Restate word for word every line from the top of the data below down through the line that holds "design's 10 ns".
++++++
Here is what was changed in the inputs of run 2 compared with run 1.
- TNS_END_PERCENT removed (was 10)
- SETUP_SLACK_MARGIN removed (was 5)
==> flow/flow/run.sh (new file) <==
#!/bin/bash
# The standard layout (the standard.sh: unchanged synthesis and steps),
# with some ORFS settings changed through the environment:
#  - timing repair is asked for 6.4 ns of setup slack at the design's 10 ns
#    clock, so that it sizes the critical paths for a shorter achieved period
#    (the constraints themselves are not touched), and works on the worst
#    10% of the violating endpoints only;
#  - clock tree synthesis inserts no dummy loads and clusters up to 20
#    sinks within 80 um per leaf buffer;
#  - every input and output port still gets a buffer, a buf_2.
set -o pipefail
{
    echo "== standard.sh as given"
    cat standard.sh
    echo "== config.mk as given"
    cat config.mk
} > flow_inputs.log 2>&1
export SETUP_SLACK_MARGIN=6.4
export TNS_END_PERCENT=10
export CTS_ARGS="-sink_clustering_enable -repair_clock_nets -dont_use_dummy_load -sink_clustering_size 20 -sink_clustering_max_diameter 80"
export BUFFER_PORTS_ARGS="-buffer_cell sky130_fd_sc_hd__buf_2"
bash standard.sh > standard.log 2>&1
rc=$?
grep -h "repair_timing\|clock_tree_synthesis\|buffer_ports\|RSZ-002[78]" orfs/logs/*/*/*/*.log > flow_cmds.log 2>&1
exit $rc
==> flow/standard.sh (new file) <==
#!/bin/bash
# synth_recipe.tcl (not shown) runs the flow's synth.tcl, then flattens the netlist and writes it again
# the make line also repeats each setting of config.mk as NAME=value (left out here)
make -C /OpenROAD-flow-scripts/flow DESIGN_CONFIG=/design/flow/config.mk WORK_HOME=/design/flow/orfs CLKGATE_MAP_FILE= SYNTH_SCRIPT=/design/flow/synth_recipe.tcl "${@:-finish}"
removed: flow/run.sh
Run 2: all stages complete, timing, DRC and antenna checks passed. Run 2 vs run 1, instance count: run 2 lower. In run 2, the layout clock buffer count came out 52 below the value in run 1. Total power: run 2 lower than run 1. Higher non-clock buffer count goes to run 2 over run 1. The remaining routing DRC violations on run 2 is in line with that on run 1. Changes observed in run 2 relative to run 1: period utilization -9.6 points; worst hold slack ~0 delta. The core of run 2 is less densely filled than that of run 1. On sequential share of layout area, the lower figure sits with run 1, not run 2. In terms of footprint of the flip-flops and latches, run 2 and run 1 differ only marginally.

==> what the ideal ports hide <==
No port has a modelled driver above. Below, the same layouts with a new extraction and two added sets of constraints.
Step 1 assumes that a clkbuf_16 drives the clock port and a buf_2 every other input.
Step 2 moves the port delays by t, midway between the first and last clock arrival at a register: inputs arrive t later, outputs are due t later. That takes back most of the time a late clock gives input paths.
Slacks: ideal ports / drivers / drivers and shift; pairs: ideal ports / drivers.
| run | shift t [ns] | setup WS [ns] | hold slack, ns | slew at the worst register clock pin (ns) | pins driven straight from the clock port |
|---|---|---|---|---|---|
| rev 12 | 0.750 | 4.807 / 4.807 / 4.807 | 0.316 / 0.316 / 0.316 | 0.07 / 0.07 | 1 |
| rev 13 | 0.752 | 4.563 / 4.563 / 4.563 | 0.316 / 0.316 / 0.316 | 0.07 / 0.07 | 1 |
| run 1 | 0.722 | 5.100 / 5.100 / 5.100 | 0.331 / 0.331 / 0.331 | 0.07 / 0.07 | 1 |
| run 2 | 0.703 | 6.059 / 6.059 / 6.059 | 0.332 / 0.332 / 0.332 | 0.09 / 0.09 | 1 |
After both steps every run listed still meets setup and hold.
This design comes from an exercise in tuning for small area and a short achievable clock period on the open sky130 flow, not from production work.
In this exercise RTL edits were held to simulation tests only and were not proved equivalent to the original.
Power figures rest on the tool's default switching activity, not on a simulated workload.

==> flow/design.v (excerpt) <==
module conv_out_ctrl (
  input  logic                clk,
  input  logic                rst,
  input  logic [conv_pkg::M_BITS-1:0] in_data,
  input  logic [2*conv_pkg::O_BITS-1:0] in_user,
  input  logic                in_last,
  input  logic                in_valid,
  output logic                in_ready,
  output logic [conv_pkg::M_BITS-1:0] out_data,
  output logic                out_last,
  output logic                out_valid,
  input  logic                out_ready,
  output logic                err_range,
  output logic                err_miss
);
  localparam int N = conv_pkg::O_DIM;
  logic            drain_q;       
  logic            fill_q;        
  logic [N-1:0]    rrow_q;        
  logic [N-1:0]    rcol_q;        
  logic [N/2-1:0][N-1:0] rcsel_q; 
  logic [N-1:0]    rrow_n, rcol_n;
  logic            last_q;        
  logic            shown_valid_q; 
  conv_pkg::word_t dout_q;        
  conv_pkg::word_t dout_h_q;      
  logic            last_h_q;      
  logic [N-1:0]    wrow_q, wcol_q;
  conv_pkg::word_t wdata_q;
  conv_pkg::coord_t row, col;
  logic [N-1:0]    wrow, wcol;
  logic            acc, in_range, in_hit0, pend_hit;
  conv_pkg::word_t rdata;
  logic            rvalid;
  logic            hs_out, done, advance;
  ...
Size: ~1800 flip-flops, roughly 50 I/O pins.
==> flow/config.mk <==
export PLATFORM = sky130hd
export DESIGN_NAME = conv_out_ctrl
export DESIGN_NICKNAME = conv_out_ctrl
export VERILOG_FILES = /design/flow/design.v
export SDC_FILE = /design/flow/constraint.sdc
export NUM_CORES = 4
export LEC_CHECK = 0
export CAP_MARGIN = 20
export CORE_MARGIN = 2
export CORE_UTILIZATION = 60
export SETUP_SLACK_MARGIN = 3.05
export SLEW_MARGIN = 60
==> flow/constraint.sdc <==
create_clock -name core_clock -period 5.5 [get_ports {clk}]
set_input_delay 1.1000 -clock core_clock [delete_from_list [all_inputs] [get_ports {clk}]]
set_output_delay 1.1000 -clock core_clock [all_outputs]
set_load 0.01 [all_outputs]
standard.sh (not shown) runs the stock make flow with config.mk's settings and CLKGATE_MAP_FILE= SYNTH_SCRIPT=/design/flow/synth_recipe.tcl, a recipe that flattens the netlist after the stock synthesis.
==> flow/flow/run.sh <==
#!/bin/bash
# Standard ORFS layout, except that the port buffers start as buf_4
# (resizable within the buf footprint) instead of the default pick.
set -euo pipefail
bash standard.sh BUFFER_PORTS_ARGS="-buffer_cell sky130_fd_sc_hd__buf_4" finish > orfs_make.log 2>&1
The starting point completed without violations.
Edit:
CORE_UTILIZATION = 68   (was 60)
SETUP_SLACK_MARGIN = 3.0   (was 3.05)
Via count rises by a few percent.
Global-route usage rises by 3.7 points.
Core utilization rises by 9.1 points.
Sequential power stays flat.
Power hardly moves.
First-iteration DRC count rises by about a fifth.
Edit:
CORE_UTILIZATION = 60   (was 68)
PLACE_DENSITY = 0.8   (was default)
After rerunning: The changed run passed the timing, DRC and antenna checks. Cell area shrinks slightly. Critical path depth is lower by 2. Power shrinks slightly.

* * *

Setup of run A:
Another version of the RTL of conv_out_ctrl (not shown whole).
For scale: roughly 4,100 cells after synthesis, roughly 1,800 flip-flops, roughly 50 I/O pins.
export LEC_CHECK = 0
export CAP_MARGIN = 20
export CORE_MARGIN = 2
export CORE_UTILIZATION = 60
export CTS_CLUSTER_DIAMETER = 80
export CTS_CLUSTER_SIZE = 30
export SETUP_SLACK_MARGIN = 3.1
export SLEW_MARGIN = 60
create_clock -name core_clock -period 5.5 [get_ports {clk}]
Scripts as last shown in full above: flow/flow/run.sh
> inputs changed (run A -> run B)
Settings: CTS_CLUSTER_DIAMETER: 80 -> 70; CTS_CLUSTER_SIZE: 30 -> 24.
### Flow results
Run B has completed all stages; timing, DRC and antenna checks passed. Any difference in via count between run B and run A is small enough to ignore. Between run B and run A, total routing usage reported by global routing is lower for run A, run B comes in above that. Changes observed in run B relative to run A: final worst setup slack now sits lower, clock slew at the register clock pins of the worst setup and hold paths now sits at about the same level. Compared run A against run B; routed length on met3 within noise. Higher required time of the worst setup path was reported by run B, not run A. Relative to run A, average wire per standard cell has gone down in run B. Re final critical-path required period: run B and run A aren't equal, and the lower value belongs to run A. Comparing run A with run B, the fraction of met1 tracks used by global routing came out essentially unchanged. Run B against run A; final non-filler cell area is up slightly. NOTE: final cell count without fillers in run B exceeds that of run A.
diff inputs: run B => run C
Settings: CTS_CLUSTER_DIAMETER removed (was 70); CTS_CLUSTER_SIZE removed (was 24).
[summary]
| measured slew at the worst slew-check pin | higher: run C |. Largest fanout of any net on the critical path delta for run C relative to run B: 17 lower. In the tables for run C and run B, sequential portion of the cell area reads higher with run B. Relative to run B, first-pass GRT wire length has increased by 1.2% in run C. [run C vs run B] layout buffering overhead excluding clock cells: lower in run C. Later-pin clock latency in the skew report: run C and run B compared, lower one is run B. Re number of detailed-routing iterations run before antenna repair: run B was higher than run C. Run C vs run B on critical path depth: run C is the lower one.

* * *

Setup of job 8725:
conv_out_ctrl, a different RTL version from the one above (not shown whole).
Size in the first run: about 3,500 cells after synthesis, about 1,700 flip-flops, ~50 I/O pins.
clock: 5.5 ns
lec_check: 0
abc_clock_period_in_ps: 2500
cap_margin: 20
core_margin: 2
core_utilization: 60
setup_slack_margin: 2.5
slew_margin: 60
run.sh (not shown) runs the stock make flow with config.mk's settings and CLKGATE_MAP_FILE= SYNTH_SCRIPT=/design/flow/synth_recipe.tcl, a recipe that flattens the netlist after the stock synthesis.
Stock flow here: none of the scripts above is used.
For job 682, these inputs were changed with respect to job 8725:
- a change of SLEW_MARGIN from 60 to 20
- a deleted ABC_CLOCK_PERIOD_IN_PS that had been 2500
- a change of SETUP_SLACK_MARGIN from 2.5 to 3.0
Notes after the runs:
- Total via count after detailed routing was higher in job 682 than in job 8725.
- Diff job 8725 -> job 682: worst slack at placement went down by 460 ps, routed wire length saw an increase, core utilization shows an increase of 2.9 points, depth of the critical timing path with buffers and inverters included down 3.
- [job 682 vs job 8725] via count normalized by instance count: higher in job 682
- | overall power consumption | job 8725 vs job 682 | ≈ equal |
- Against job 8725, the final cell area of job 682 is higher.
- Endpoint of the worst setup timing path = dout_q[5]: job 682; endpoint of the worst setup timing path = dout_q[7]: job 8725
- Against job 8725, job 682 comes in 0.7 points higher on share of total power in combinational logic.
- Net switching power figure in job 682 vs job 8725: up 0.10 mW
- Final worst setup slack delta (job 682 − job 8725): unfavourable
Relative to job 682, the following input files were edited for job 1117:
- CORE_UTILIZATION: 60 -> 40
- SETUP_SLACK_MARGIN: 3.0 -> 0.3
==> comparison <==
- The largest stage delay on the critical path in job 1117 was lower than what job 682 gave.
- Against job 682, job 1117 comes in about 11% lower on routed wire length.
- The number of vias after detailed routing in job 682 is 1.07 times that in job 1117.
- [compare] base=job 682 new=job 1117: number of clock buffers in the layout went up; slack of the critical path went down.

[afterwards: timing with drivers on the ports]
Ports are ideal in the flow. The routed layouts listed here were re-timed in OpenROAD. Step 1, drivers: a clkbuf_16 drives clk and a buf_2 each remaining input, both assumed. Step 2 times the ports against the registers' clock, not the clock port: input delays grow and output delays shrink by t, the midpoint of the rising clock arrivals with the driver on. Slacks: ideal ports / drivers / drivers and shift; pairs: ideal ports / drivers.
| run | t, ns | setup WS [ns] | hold WS [ns] | worst register clock-pin slew, ns |
|---|---|---|---|---|
| the first run of note 1 | 0.847 | 2.902 / 2.824 / 2.273 | 0.459 / 0.416 / 0.466 | 0.07 / 0.07 |
| the second run of note 1 | 0.849 | 2.825 / 2.825 / 2.348 | 0.446 / 0.395 / 0.452 | 0.07 / 0.07 |
| the third run of note 1 | 0.835 | 2.606 / 2.648 / 1.814 | 0.431 / 0.403 / 0.472 | 0.07 / 0.07 |
| run A | 0.781 | 3.076 / 3.022 / 2.384 | 0.485 / 0.483 / 0.485 | 0.12 / 0.12 |
| run B | 0.799 | 3.054 / 3.003 / 2.456 | 0.478 / 0.478 / 0.478 | 0.11 / 0.11 |
| run C | 0.847 | 3.065 / 2.992 / 2.456 | 0.472 / 0.442 / 0.472 | 0.06 / 0.06 |
| job 8725 | 0.852 | 2.450 / 2.450 / 1.681 | 0.467 / 0.467 / 0.467 | 0.06 / 0.06 |
| job 682 | 0.844 | 2.414 / 2.414 / 2.131 | 0.471 / 0.471 / 0.471 | 0.07 / 0.07 |
| job 1117 | 0.855 | 1.955 / 1.955 / 1.156 | 0.468 / 0.468 / 0.468 | 0.07 / 0.07 |
After both steps every run listed still meets setup and hold. For job 1117, which loses most, drivers alone change the setup slack by 0.000 ns; drivers and shift together by -0.799 ns.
++++++
- Your response
Here is what was changed in the inputs of run 2 compared with run 1.
- TNS_END_PERCENT removed (was 10)
- SETUP_SLACK_MARGIN removed (was 5)
==> flow/flow/run.sh (new file) <==
#!/bin/bash
# The standard layout (the standard.sh: unchanged synthesis and steps),
# with some ORFS settings changed through the environment:
#  - timing repair is asked for 6.4 ns of setup slack at the design's 10 ns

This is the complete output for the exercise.